[Stored items from a collection]
## config.mk

```make
export PLATFORM = sky130hd
export DESIGN_NAME = intel_hex_record_parser_flat
export DESIGN_NICKNAME = d
export VERILOG_FILES = /design/src/hdl/ihex_pkg.sv /design/src/hdl/ihex_stream_if.sv /design/src/hdl/ihex_front.sv /design/src/hdl/ihex_back.sv /design/src/hdl/intel_hex_record_parser.sv /design/src/flat_wrapper.sv
export SDC_FILE = /design/constraint.sdc
export NUM_CORES = 1
export LEC_CHECK = 0
export ABC_CLOCK_PERIOD_IN_PS = 10800
export BUFFER_PORTS_ARGS = -buffer_cell sky130_fd_sc_hd__buf_2
export CORE_UTILIZATION = 53
export CTS_CLUSTER_DIAMETER = 200
export DETAILED_ROUTE_END_ITERATION = 16
export PLACE_DENSITY = 0.7
export SYNTH_ARGS = -nofsm -noshare
export SYNTH_HDL_FRONTEND = slang
export SYNTH_HIERARCHICAL = 1
export SYNTH_SLANG_ARGS = --single-unit
```

## constraint.sdc

```tcl
create_clock -name clk -period 10.8 [get_ports clk]
set_clock_uncertainty 0.15 [all_clocks]
set_input_delay 0.54 -clock clk [delete_from_list [all_inputs] [get_ports clk]]
set_output_delay 0.54 -clock clk [all_outputs]
set_load 0.1 [all_outputs]
```
$ cat src/sv/pcf_front.sv
// Front end: takes request items, classifies them into commands and holds
// them in a two-entry queue for the back end. Depends on pcf_pkg.
`timescale 1ns / 1ps

module pcf_front #(
   parameter int ENTRIES = 256
) (
   input  logic                 clock,
   input  logic                 reset,
   input  logic                 start,
   output logic                 busy,
   input  pcf_pkg::req_item_type req_item,
   output logic                 head_valid,
   output pcf_pkg::cmd_item_type head_cmd,
   input  logic                 head_pop
);
   import pcf_pkg::*;

   cmd_item_type queue_ff [2];
   logic         wr_ptr_ff, wr_ptr_in;
   logic         rd_ptr_ff, rd_ptr_in;
   logic [1:0]   count_ff, count_in;
   cmd_item_type decoded;
   logic         in_range;
   logic         push;

   // classify the incoming item
   always_comb begin
      in_range            = 32'(req_item.entry_index) < ENTRIES;
      decoded.index       = req_item.entry_index;
      decoded.red         = req_item.red_in;
      decoded.green       = req_item.green_in;
      decoded.blue        = req_item.blue_in;
      decoded.mode        = req_item.fade_mode;
      decoded.toggle_mask = (req_item.rand_value < 8'd3) ?
                            (3'b001 << req_item.rand_value[1:0]) : 3'b000;
      unique case (req_item.req_type)
         REQ_WRITE_CUR: decoded.op = in_range ? CMD_WRITE_CUR : CMD_NOP;
         REQ_WRITE_TGT: decoded.op = in_range ? CMD_WRITE_TGT : CMD_NOP;
         REQ_READ_CUR:  decoded.op = in_range ? CMD_READ : CMD_NOP;
         REQ_TICK:      decoded.op = CMD_TICK;
         REQ_CLEAR:     decoded.op = CMD_CLEAR;
         default:       decoded.op = CMD_NOP;
      endcase
   end

   // queue pointers
   assign busy       = (count_ff == 2'd2);
   assign push       = start && !busy;
   assign head_valid = (count_ff != 2'd0);
   assign head_cmd   = queue_ff[rd_ptr_ff];

   always_comb begin
      wr_ptr_in = push ? !wr_ptr_ff : wr_ptr_ff;
      rd_ptr_in = (head_pop && head_valid) ? !rd_ptr_ff : rd_ptr_ff;
      count_in  = count_ff + 2'(push) - 2'(head_pop && head_valid);
   end

   always_ff @(posedge clock) begin
      if (reset) begin
         wr_ptr_ff <= 1'b0;
         rd_ptr_ff <= 1'b0;
         count_ff  <= 2'd0;
      end else begin
         wr_ptr_ff <= wr_ptr_in;
         rd_ptr_ff <= rd_ptr_in;
         count_ff  <= count_in;
      end
      if (push) begin
         queue_ff[wr_ptr_ff] <= decoded;
      end
   end

endmodule
File: config.mk
export PLATFORM = sky130hd
export DESIGN_NAME = prefixed_number_text_parser
export DESIGN_NICKNAME = d
export VERILOG_FILES = /design/src/hdl/pntp_pkg.sv /design/src/hdl/prefixed_number_text_parser.sv
export SDC_FILE = /design/constraint.sdc
export NUM_CORES = 1
export LEC_CHECK = 0
export ABC_CLOCK_PERIOD_IN_PS = 11200
export BUFFER_PORTS_ARGS = -buffer_cell sky130_fd_sc_hd__buf_2
export CAP_MARGIN = 5
export CORE_AREA = 2 2 136 238
export CTS_CLUSTER_DIAMETER = 100
export CTS_CLUSTER_SIZE = 40
export DETAILED_ROUTE_END_ITERATION = 7
export DIE_AREA = 0 0 138 240
export PLACE_DENSITY = 0.54
export SYNTH_ARGS = -nofsm -noshare
export SYNTH_HDL_FRONTEND = slang
export SYNTH_SLANG_ARGS = --single-unit
export TNS_END_PERCENT = 5
File: constraint.sdc
create_clock -name clock -period 11.2 [get_ports clock]
set_input_delay 1.12 -clock clock [delete_from_list [all_inputs] [get_ports clock]]
set_output_delay 1.12 -clock clock [all_outputs]
set_load 0.01 [all_outputs]
`config.mk`:
```
export PLATFORM = sky130hd
export DESIGN_NAME = crs_ctrl
export DESIGN_NICKNAME = d
export VERILOG_FILES = /design/src/crs_pkg.sv /design/src/crs_ctrl.sv
export SDC_FILE = /design/constraint.sdc
export NUM_CORES = 1
export LEC_CHECK = 0
export ABC_AREA = 1
export BUFFER_PORTS_ARGS = -buffer_cell sky130_fd_sc_hd__buf_2
export CAP_MARGIN = 10
export CORE_AREA = 2 2 39 41
export DETAILED_ROUTE_END_ITERATION = 10
export DIE_AREA = 0 0 41 43
export GPL_ROUTABILITY_DRIVEN = 0
export SETUP_SLACK_MARGIN = 0.2
export SYNTH_ARGS = -nofsm -noshare
export SYNTH_HDL_FRONTEND = slang
export SYNTH_SLANG_ARGS = --single-unit
```
`constraint.sdc`:
```
create_clock -name clk_i -period 2.35 [get_ports clk_i]
set_clock_uncertainty 0.15 [all_clocks]
set_input_delay 0.235 -clock clk_i [delete_from_list [all_inputs] [get_ports clk_i]]
set_output_delay 0.235 -clock clk_i [all_outputs]
set_load 0.03 [all_outputs]
```
`src/crs_pkg.sv`:
```
package crs_pkg;

  localparam int MAX_POINTS = 64;
  localparam int IDX_W      = $clog2(MAX_POINTS);
  localparam int CNT_W      = 7;
  localparam int CRD_W      = 32;
  localparam int PAR_W      = 17;
  localparam int COEF_W     = 36;
  localparam int ACC_W      = 56;

  localparam logic [PAR_W-1:0] ONE_Q16   = PAR_W'(65536);
  localparam logic [CNT_W-1:0] CNT_RESET = CNT_W'(4);
  localparam logic [CNT_W-1:0] CNT_MIN   = CNT_W'(4);
  localparam logic [CNT_W-1:0] CNT_MAX   = CNT_W'(MAX_POINTS);

  localparam logic CMD_WRITE = 1'b0;
  localparam logic CMD_EVAL  = 1'b1;

  typedef enum logic [3:0] {
    ST_IDLE,
    ST_SEG,
    ST_RD0,
    ST_RD1,
    ST_RD2,
    ST_RD3,
    ST_COEF,
    ST_MUL0,
    ST_MUL1,
    ST_MUL2,
    ST_FIN
  } state_e;

  typedef struct packed {
    logic       take_write;
    logic       take_eval;
    logic       seg_en;
    logic       rd_en;
    logic [1:0] rd_sel;
    logic       cap_en;
    logic [1:0] cap_sel;
    logic       u2_en;
    logic       u3_en;
    logic       coef_en;
    logic       mul_en;
    logic [1:0] mul_sel;
    logic       fin_en;
  } ctrl_t;

  typedef struct packed {
    logic out_full;
    logic out_ready;
  } stat_t;

endpackage

```
`src/crs_ctrl.sv`:
```
module crs_ctrl import crs_pkg::*; (
  input  logic  clk_i,
  input  logic  rst_ni,
  input  logic  in_valid_i,
  input  logic  in_command_i,
  output logic  in_ready_o,
  input  stat_t stat_i,
  output ctrl_t ctrl_o
);

  state_e state_q, state_d;

  always_ff @(posedge clk_i or negedge rst_ni) begin
    if (!rst_ni) begin
      state_q <= ST_IDLE;
    end else begin
      state_q <= state_d;
    end
  end

  always_comb begin
    state_d = state_q;
    case (state_q)
      ST_IDLE: begin
        if (in_valid_i && in_command_i == CMD_EVAL) state_d = ST_SEG;
      end
      ST_SEG:  state_d = ST_RD0;
      ST_RD0:  state_d = ST_RD1;
      ST_RD1:  state_d = ST_RD2;
      ST_RD2:  state_d = ST_RD3;
      ST_RD3:  state_d = ST_COEF;
      ST_COEF: state_d = ST_MUL0;
      ST_MUL0: state_d = ST_MUL1;
      ST_MUL1: state_d = ST_MUL2;
      ST_MUL2: state_d = ST_FIN;
      ST_FIN: begin
        if (!stat_i.out_full || stat_i.out_ready) state_d = ST_IDLE;
      end
      default: state_d = ST_IDLE;
    endcase
  end

  always_comb begin
    ctrl_o     = '0;
    in_ready_o = 1'b0;
    case (state_q)
      ST_IDLE: begin
        in_ready_o         = 1'b1;
        ctrl_o.take_write  = in_valid_i && in_command_i == CMD_WRITE;
        ctrl_o.take_eval   = in_valid_i && in_command_i == CMD_EVAL;
      end
      ST_SEG: ctrl_o.seg_en = 1'b1;
      ST_RD0: begin
        ctrl_o.rd_en  = 1'b1;
        ctrl_o.rd_sel = 2'd0;
        ctrl_o.u2_en  = 1'b1;
      end
      ST_RD1: begin
        ctrl_o.rd_en   = 1'b1;
        ctrl_o.rd_sel  = 2'd1;
        ctrl_o.cap_en  = 1'b1;
        ctrl_o.cap_sel = 2'd0;
        ctrl_o.u3_en   = 1'b1;
      end
      ST_RD2: begin
        ctrl_o.rd_en   = 1'b1;
        ctrl_o.rd_sel  = 2'd2;
        ctrl_o.cap_en  = 1'b1;
        ctrl_o.cap_sel = 2'd1;
      end
      ST_RD3: begin
        ctrl_o.rd_en   = 1'b1;
        ctrl_o.rd_sel  = 2'd3;
        ctrl_o.cap_en  = 1'b1;
        ctrl_o.cap_sel = 2'd2;
      end
      ST_COEF: ctrl_o.coef_en = 1'b1;
      ST_MUL0: begin
        ctrl_o.mul_en  = 1'b1;
        ctrl_o.mul_sel = 2'd0;
      end
      ST_MUL1: begin
        ctrl_o.mul_en  = 1'b1;
        ctrl_o.mul_sel = 2'd1;
      end
      ST_MUL2: begin
        ctrl_o.mul_en  = 1'b1;
        ctrl_o.mul_sel = 2'd2;
      end
      ST_FIN: ctrl_o.fin_en = !stat_i.out_full || stat_i.out_ready;
      default: ctrl_o = '0;
    endcase
  end

endmodule

```
==> reports/results.tsv <==
metric	value	unit
synth_nets	63	
cts_resized	0	
dp_hpwl	715	µm
wl	801	µm
timing.fmax	0.566	GHz
grt_max_degree	7	
path_buf_inv	2	
routedWlPerCell	8.09	µm
pwr_density_cell	1800	nW/µm²
rrSetupSlack	1100	ps
core	1380	µm²
synth_top_family_by_area	simple AND/OR/NAND/NOR gates	
synthMuxAreaShare	0	%
crit_chain	nor2_2, inv_2, nor2_4, nand2_1, nor2_1, buf_2	
clock_sinks	4	
clk_pin_slew	40	ps
io_pins	23	
hold_path.class	in2async	
rows	14	
via_per_inst	4.27	
grt_pass1_wl	1270	µm
clockBufferDepth	2	
finalPower	0.911	mW
rr_startpoint	state_q[2]$_DFFE_PN0P_	
cp_data_arrival_time	1380	ps
ctsRootBufferMaster	clkbuf_4	
antenna_found_initial	0	
ys_ff_latch	4	
drt_iter0_drc	3	
ys_seq_area_share	29.1	%
cts_tree	yes	
die_h	43	µm
insertion_delay	230	ps
max_slew_margin	86.0	%
vias	423	
largest_reg_flops	4	
final_cell_mix	buf_2 (22), nand2_1 (17), inv_1 (8)	
worst_pin_slew	210	ps
largest-register	state_q	
maxSlewViolCount	0	
required	1970	ps
post-route-min-period	1770	ps
rsz0062_at_grt	false	
diodes	0	
netlist_area	344	µm²
io_buffer_count	22	
cts_buffers	3	
first_pass_iters	4	
htreeDepth	1	
cpMaxStageDelayCell	dfrtp_1	
p_leak	0.366	nW
crit_fanout	5	
reg2reg_depth	6	
synth_compound_area_share	4.36	%
synthXorXnorAreaFrac	0	%
start_kind	flop	
max_stage_delay	430	ps
gr-total-overflow	0	
synth_simple_gate_area_share	52.4	%
ant_nets	0	
dieArea	1760	µm²
syn_to_final_growth	47.3	%
largestRegisters	state_q x4	
synthAdderAreaFrac	0	%
finalHoldViolCount	0	
grt_pass1_vias	323	
track_usage	11.0	%
setup_viol	0	
drive_gt1_share	44.6	%
fin_hold_ws	186	ps
crit_family	flip-flops	
synthCells	57	
synth_cell_types	14	
synth.avg_cell_area	6.04	µm²
fin_crit_sh	75.2	%
crit_type	reg2out	
die_x	41	µm
tns	0	ps
r2r-end	state_q[0]$_DFFE_PN0P_	
final_common_cell	buf_2	
synth_warnings	0	
cap_viol_max_count	0	
end_kind	primary output	
drc	0	
layout.nets	91	
start_util	24.9	%
peakVddDrop	0.522	mV
status	completed
`config.mk`:
```
export PLATFORM = sky130hd
export DESIGN_NAME = frs_obuf
export DESIGN_NICKNAME = d
export VERILOG_FILES = /design/src/design/frs_pkg.sv /design/src/design/frs_obuf.sv
export SDC_FILE = /design/constraint.sdc
export NUM_CORES = 1
export LEC_CHECK = 0
export BUFFER_PORTS_ARGS = -buffer_cell sky130_fd_sc_hd__buf_4
export CAP_MARGIN = 5
export CORE_MARGIN = 5
export CORE_UTILIZATION = 43
export CTS_CLUSTER_DIAMETER = 120
export DETAILED_ROUTE_END_ITERATION = 6
export GPL_ROUTABILITY_DRIVEN = 0
export MAX_ROUTING_LAYER = met4
export PLACE_DENSITY = 0.87
export SLEW_MARGIN = 20
export SYNTH_ARGS = -nofsm -noshare
export SYNTH_HDL_FRONTEND = slang
export SYNTH_SLANG_ARGS = --single-unit
```
`constraint.sdc`:
```
create_clock -name clk -period 2.4 [get_ports clk]
set_input_delay 0.24 -clock clk [delete_from_list [all_inputs] [get_ports clk]]
set_output_delay 0.24 -clock clk [all_outputs]
set_load 0.02 [all_outputs]
```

REQUIRED WORK: Count of lines holding the string "posedge": please work it out for the entries above and give the number alone.

ANSWER FOR THE TASK: 2